J'en rêve encore… parce que je suis réaliste…
"Ce que nous accomplissons à l’intérieur modifie la réalité extérieure." (Plutarque)
*

jeudi 14 février 2019

Leçon d'un petit bâton


Il y a trois ans, peut-être quatre, une plante du petit parterre devant la maison donnait des signes de faiblesse qui lui faisait courber l'échine.
Un fin bout de bois, tout droit, ramassé dans le jardin, servit de tuteur pour aider la petite plante à croire en elle au point d'aller puiser un peu de vie avec ses petites racines.

La petite plante n'avait sans doute pas envie de vivre bien longtemps dans l'univers végétal, elle continua à courber la tête et finit par rendre l'âme. Si tant est que les petites plantes aient une âme. Mais pourquoi pas. Seul le petit tuteur, conscient de son rôle et de sa responsabilité, demeura bien droit et bien planté dans le sol.

Voici la photo de ce petit tuteur qui ne dépassait guère 30 à 40 cm … avant qu'il ne prenne racine. C'était une petite branche du forsythia du voisin.
Il a pris de l'ampleur. Et encore, si vous l'aviez vu avant qu'il soit rabattu à l'automne, il menait des branches à plus de 2 m de hauteur.




Probablement que voyant qu'il n'avait pas réussi à bien aider la petite plante, il s'est décidé à devenir utile lui-même, d'autant qu'il avait certainement lu dans mon cerveau (vous pensez que ce n'est pas possible ? Mais qu'est-ce que vous en savez !) que j'enviais quelque peu le forsythia du voisin qui était si magnifique au printemps. Ce qui était d'ailleurs idiot, puisque je profitais de sa vue.
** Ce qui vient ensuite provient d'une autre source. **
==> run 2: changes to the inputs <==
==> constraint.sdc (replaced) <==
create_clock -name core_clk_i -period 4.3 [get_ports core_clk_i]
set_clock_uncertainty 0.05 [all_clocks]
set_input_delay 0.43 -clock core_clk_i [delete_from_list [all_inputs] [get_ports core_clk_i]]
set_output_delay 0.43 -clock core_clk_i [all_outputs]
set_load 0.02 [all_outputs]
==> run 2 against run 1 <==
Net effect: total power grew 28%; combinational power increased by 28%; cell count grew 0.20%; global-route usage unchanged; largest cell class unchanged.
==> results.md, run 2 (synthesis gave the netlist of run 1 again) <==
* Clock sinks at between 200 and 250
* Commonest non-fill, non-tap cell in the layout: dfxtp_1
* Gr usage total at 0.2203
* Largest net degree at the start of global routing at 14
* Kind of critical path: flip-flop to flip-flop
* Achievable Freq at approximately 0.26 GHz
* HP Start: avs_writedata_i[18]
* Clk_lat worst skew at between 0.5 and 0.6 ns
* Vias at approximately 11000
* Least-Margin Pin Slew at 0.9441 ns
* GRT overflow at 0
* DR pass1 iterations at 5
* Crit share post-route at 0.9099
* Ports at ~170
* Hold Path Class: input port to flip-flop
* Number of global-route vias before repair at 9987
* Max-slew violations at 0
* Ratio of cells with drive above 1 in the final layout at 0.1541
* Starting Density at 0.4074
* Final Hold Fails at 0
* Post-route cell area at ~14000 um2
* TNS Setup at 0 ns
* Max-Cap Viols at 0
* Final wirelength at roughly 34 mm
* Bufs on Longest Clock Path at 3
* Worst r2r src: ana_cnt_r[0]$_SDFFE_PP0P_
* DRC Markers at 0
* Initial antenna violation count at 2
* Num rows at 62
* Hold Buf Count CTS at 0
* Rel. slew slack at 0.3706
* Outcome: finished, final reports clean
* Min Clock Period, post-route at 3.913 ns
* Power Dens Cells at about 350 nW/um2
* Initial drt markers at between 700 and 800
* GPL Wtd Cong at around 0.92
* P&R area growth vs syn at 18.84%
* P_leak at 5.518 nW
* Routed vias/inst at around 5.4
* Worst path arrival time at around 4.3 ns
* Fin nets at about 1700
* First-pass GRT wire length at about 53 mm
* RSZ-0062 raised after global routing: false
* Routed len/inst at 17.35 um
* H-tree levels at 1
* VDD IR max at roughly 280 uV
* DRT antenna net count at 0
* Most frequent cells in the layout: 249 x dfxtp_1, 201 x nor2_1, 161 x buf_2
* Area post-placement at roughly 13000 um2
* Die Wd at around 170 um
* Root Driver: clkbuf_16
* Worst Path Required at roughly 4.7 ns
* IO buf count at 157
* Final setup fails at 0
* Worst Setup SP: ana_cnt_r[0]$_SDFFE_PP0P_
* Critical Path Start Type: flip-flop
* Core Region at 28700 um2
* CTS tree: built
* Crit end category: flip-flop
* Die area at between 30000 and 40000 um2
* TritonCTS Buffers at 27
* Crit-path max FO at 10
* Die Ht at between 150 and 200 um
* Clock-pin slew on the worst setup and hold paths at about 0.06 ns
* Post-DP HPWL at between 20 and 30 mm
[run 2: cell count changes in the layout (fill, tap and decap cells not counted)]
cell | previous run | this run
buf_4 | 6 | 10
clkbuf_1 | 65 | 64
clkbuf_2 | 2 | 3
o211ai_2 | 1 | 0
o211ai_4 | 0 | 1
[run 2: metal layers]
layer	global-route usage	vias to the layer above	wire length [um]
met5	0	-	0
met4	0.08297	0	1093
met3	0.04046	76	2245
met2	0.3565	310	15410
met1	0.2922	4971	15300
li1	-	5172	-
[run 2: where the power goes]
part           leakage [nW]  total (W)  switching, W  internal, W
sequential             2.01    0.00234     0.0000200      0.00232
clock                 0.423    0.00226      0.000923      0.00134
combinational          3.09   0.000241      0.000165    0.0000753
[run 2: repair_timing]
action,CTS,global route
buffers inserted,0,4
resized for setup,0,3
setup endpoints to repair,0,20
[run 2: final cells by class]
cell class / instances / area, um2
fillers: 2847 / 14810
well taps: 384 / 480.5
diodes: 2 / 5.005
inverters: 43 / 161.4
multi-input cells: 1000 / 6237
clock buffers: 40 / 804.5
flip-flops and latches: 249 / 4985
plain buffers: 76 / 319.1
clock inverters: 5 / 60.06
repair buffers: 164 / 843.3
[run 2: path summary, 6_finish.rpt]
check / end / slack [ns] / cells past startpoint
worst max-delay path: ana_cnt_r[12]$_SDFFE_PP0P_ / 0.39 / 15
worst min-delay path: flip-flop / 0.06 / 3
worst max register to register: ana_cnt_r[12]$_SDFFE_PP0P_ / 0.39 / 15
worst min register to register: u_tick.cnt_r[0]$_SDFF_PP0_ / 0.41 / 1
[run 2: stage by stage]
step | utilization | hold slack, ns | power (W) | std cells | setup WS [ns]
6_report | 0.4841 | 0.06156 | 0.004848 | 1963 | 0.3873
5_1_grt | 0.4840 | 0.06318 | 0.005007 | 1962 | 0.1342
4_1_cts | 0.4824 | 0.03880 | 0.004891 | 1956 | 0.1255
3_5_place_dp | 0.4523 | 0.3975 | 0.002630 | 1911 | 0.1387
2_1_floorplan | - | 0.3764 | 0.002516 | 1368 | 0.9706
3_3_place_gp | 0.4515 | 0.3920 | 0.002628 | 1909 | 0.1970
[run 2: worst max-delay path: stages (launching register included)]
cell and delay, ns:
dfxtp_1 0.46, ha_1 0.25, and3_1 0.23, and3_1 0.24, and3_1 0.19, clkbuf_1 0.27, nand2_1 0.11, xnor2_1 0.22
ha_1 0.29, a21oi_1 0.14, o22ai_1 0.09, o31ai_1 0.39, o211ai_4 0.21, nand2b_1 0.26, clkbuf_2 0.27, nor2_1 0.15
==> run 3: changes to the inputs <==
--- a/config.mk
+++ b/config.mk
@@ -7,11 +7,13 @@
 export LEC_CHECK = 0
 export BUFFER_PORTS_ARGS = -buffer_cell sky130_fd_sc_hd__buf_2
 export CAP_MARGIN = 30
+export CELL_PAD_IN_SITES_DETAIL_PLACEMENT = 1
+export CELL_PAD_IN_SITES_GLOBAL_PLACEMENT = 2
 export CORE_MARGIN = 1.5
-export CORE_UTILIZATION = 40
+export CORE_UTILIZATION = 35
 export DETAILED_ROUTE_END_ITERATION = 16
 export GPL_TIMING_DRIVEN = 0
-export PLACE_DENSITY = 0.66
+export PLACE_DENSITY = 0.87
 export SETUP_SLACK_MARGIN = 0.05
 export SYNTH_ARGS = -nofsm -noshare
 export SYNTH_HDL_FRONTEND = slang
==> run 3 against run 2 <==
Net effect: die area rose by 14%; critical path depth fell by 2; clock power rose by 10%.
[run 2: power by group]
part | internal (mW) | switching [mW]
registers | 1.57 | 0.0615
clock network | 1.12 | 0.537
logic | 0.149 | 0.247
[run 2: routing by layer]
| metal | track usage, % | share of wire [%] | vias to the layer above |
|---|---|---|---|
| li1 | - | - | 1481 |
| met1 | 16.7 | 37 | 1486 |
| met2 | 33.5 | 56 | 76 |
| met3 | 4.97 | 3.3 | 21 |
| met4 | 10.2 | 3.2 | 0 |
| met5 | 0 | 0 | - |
--- config.mk ---
export PLATFORM = sky130hd
export DESIGN_NAME = slr_dev_end_flat
export DESIGN_NICKNAME = d
export VERILOG_FILES = /design/src/hdl/slr_pkg.sv /design/src/hdl/slr_reg_if.sv /design/src/hdl/slr_dev_end.sv /design/src/hdl/slr_prbs.sv /design/src/flat_wrapper.sv
export SDC_FILE = /design/constraint.sdc
export NUM_CORES = 1
export LEC_CHECK = 0
export BUFFER_PORTS_ARGS = -buffer_cell sky130_fd_sc_hd__buf_2
export CORE_MARGIN = 2
export CORE_UTILIZATION = 30
export CTS_CLUSTER_SIZE = 20
export DETAILED_ROUTE_END_ITERATION = 6
export PLACE_DENSITY = 0.48
export SLEW_MARGIN = 10
export SYNTH_ARGS = -nofsm -noshare
export SYNTH_HDL_FRONTEND = slang
export SYNTH_SLANG_ARGS = --single-unit
--- constraint.sdc ---
create_clock -name ref_clk_i -period 3.2 [get_ports ref_clk_i]
set_clock_uncertainty 0.1 [all_clocks]
set_input_delay 0 -clock ref_clk_i [delete_from_list [all_inputs] [get_ports ref_clk_i]]
set_output_delay 0 -clock ref_clk_i [all_outputs]
set_load 0.005 [all_outputs]
--- src/hdl/slr_pkg.sv ---
// What this block does
// - test code resets zero, zero sends samples
// - codes 7,8,9,16 only in 8b10b modes
// - code 10 lanes low, 11 lanes high
// - code 15 sends repeated 0x00ff word
// - test code changed only while link disabled
// - device number goes into ila multiframe two
// - device number, comma changed only while disabled
// - comma 0 k28.7, 1 k28.1, 2 k28.5
// - standard receiver keeps comma code zero
// - status bit 6 shows link up
// - status bit 5 shows sync request level
// - bit 4 sticky on realign, write one clears
// - bit 3 set by first sysref after enable
// - bit 2 serializer lock, bit 0 converter lock
// - software writes zero into reserved bits; host clears them for test and comma writes only
package slr_pkg;

  // ----------------------------------------------------------
  // register map
  // ----------------------------------------------------------
  localparam logic [9:0] ADDR_TEST   = 10'h205;
  localparam logic [9:0] ADDR_DEVNUM = 10'h206;
  localparam logic [9:0] ADDR_COMMA  = 10'h207;
  localparam logic [9:0] ADDR_STATUS = 10'h208;

  localparam logic [7:0] RST_TEST   = 8'h00;
  localparam logic [7:0] RST_DEVNUM = 8'h00;
  localparam logic [7:0] RST_COMMA  = 8'h00;

  localparam int ST_LINK_UP  = 6;
  localparam int ST_SYNC     = 5;
  localparam int ST_REALIGN  = 4;
  localparam int ST_MULTIFRAME_PHASE_SET_FLAG  = 3;
  localparam int ST_SPLL     = 2;
  localparam int ST_CPLL     = 0;

  // ----------------------------------------------------------
  // test pattern codes
  // ----------------------------------------------------------
  localparam logic [4:0] TC_NORMAL = 5'h00;
  localparam logic [4:0] TC_PRBS7  = 5'h01;
  localparam logic [4:0] TC_PRBS15 = 5'h02;
  localparam logic [4:0] TC_PRBS23 = 5'h03;
  localparam logic [4:0] TC_RAMP   = 5'h04;
  localparam logic [4:0] TC_TRANS  = 5'h05;
  localparam logic [4:0] TC_D215   = 5'h06;
  localparam logic [4:0] TC_K285   = 5'h07;
  localparam logic [4:0] TC_ILA    = 5'h08;
  localparam logic [4:0] TC_RPAT   = 5'h09;
  localparam logic [4:0] TC_LOW    = 5'h0a;
  localparam logic [4:0] TC_HIGH   = 5'h0b;
  localparam logic [4:0] TC_RSVD12 = 5'h0c;
  localparam logic [4:0] TC_PRBS9  = 5'h0d;
  localparam logic [4:0] TC_PRBS31 = 5'h0e;
  localparam logic [4:0] TC_CLOCK  = 5'h0f;
  localparam logic [4:0] TC_K287   = 5'h10;

  localparam logic [15:0] CLOCK_WORD = 16'h00ff;
  localparam logic [7:0]  CH_D215    = 8'hb5;
  localparam logic [7:0]  CH_K285    = 8'hbc;
  localparam logic [7:0]  CH_K281    = 8'h3c;
  localparam logic [7:0]  CH_K287    = 8'hfc;

  // ----------------------------------------------------------
  // comma codes and prbs selectors
  // ----------------------------------------------------------
  localparam logic [1:0] CC_K287 = 2'h0;
  localparam logic [1:0] CC_K281 = 2'h1;
  localparam logic [1:0] CC_K285 = 2'h2;

  typedef enum logic [2:0] {
    PS_7  = 3'h0,
    PS_9  = 3'h1,
    PS_15 = 3'h2,
    PS_23 = 3'h3,
    PS_31 = 3'h4
  } slr_poly_e;

  typedef enum logic [1:0] {
    HS_IDLE = 2'b01,
    HS_BUSY = 2'b10
  } slr_host_state_e;

  typedef struct packed {
    logic [30:0] lfsr;
    logic [15:0] word;
  } slr_prbs_s;

  typedef struct packed {
    logic [4:0]  test_code;
    logic [7:0]  dev_num;
    logic [1:0]  comma;
    logic        realigned;
    logic        multiframe_phase_set_flag;
    logic        armed;
    logic        en_d;
    logic        ack;
    logic [7:0]  rdata;
    logic [15:0] word;
    logic [1:0]  k;
    logic        ila_rep;
    logic        rpat;
    logic [7:0]  ramp;
    logic [7:0]  tl_cnt;
    logic [7:0]  eof_char;
    logic        eof_en;
  } slr_dev_s;

  typedef struct packed {
    slr_host_state_e state;
    logic            req;
    logic            we;
    logic [9:0]      addr;
    logic [7:0]      wdata;
    logic            rsp_valid;
    logic            rsp_refused;
    logic [7:0]      rsp_data;
  } slr_host_s;

endpackage
--- config.mk ---
export PLATFORM = sky130hd
export DESIGN_NAME = tma_bank
export DESIGN_NICKNAME = d
export VERILOG_FILES = /design/src/design/tma_pkg.sv /design/src/design/tma_bank.sv /design/src/design/tma_addr_match.sv
export SDC_FILE = /design/constraint.sdc
export NUM_CORES = 1
export LEC_CHECK = 0
export ABC_AREA = 1
export BUFFER_PORTS_ARGS = -buffer_cell sky130_fd_sc_hd__buf_2
export CAP_MARGIN = 20
export CORE_UTILIZATION = 51
export CTS_CLUSTER_SIZE = 12
export DETAILED_ROUTE_END_ITERATION = 16
export PLACE_DENSITY = 0.78
export REMOVE_ABC_BUFFERS = 1
export SYNTH_ARGS = -nofsm -noshare
export SYNTH_HDL_FRONTEND = slang
export SYNTH_HIERARCHICAL = 1
export SYNTH_SLANG_ARGS = --single-unit
--- constraint.sdc ---
create_clock -name core_clk -period 1.4 [get_ports core_clk]
set_input_delay 0.07 -clock core_clk [delete_from_list [all_inputs] [get_ports core_clk]]
set_output_delay 0.07 -clock core_clk [all_outputs]
set_load 0.01 [all_outputs]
Le bâton de forsythia m'a donné des leçons :

—  Lorsqu'on fait confiance et que l'on donne une petite mission ou responsabilité, cela réjouit celui ou celle à qui on la confie.
En échange, et sans qu'on le veuille, une récompense apparaît au moment où on ne l'attend pas.

— La vie a quand même une puissance extraordinaire, et qui, fort heureusement, n'a strictement pas besoin de nous pour se tenir à disposition.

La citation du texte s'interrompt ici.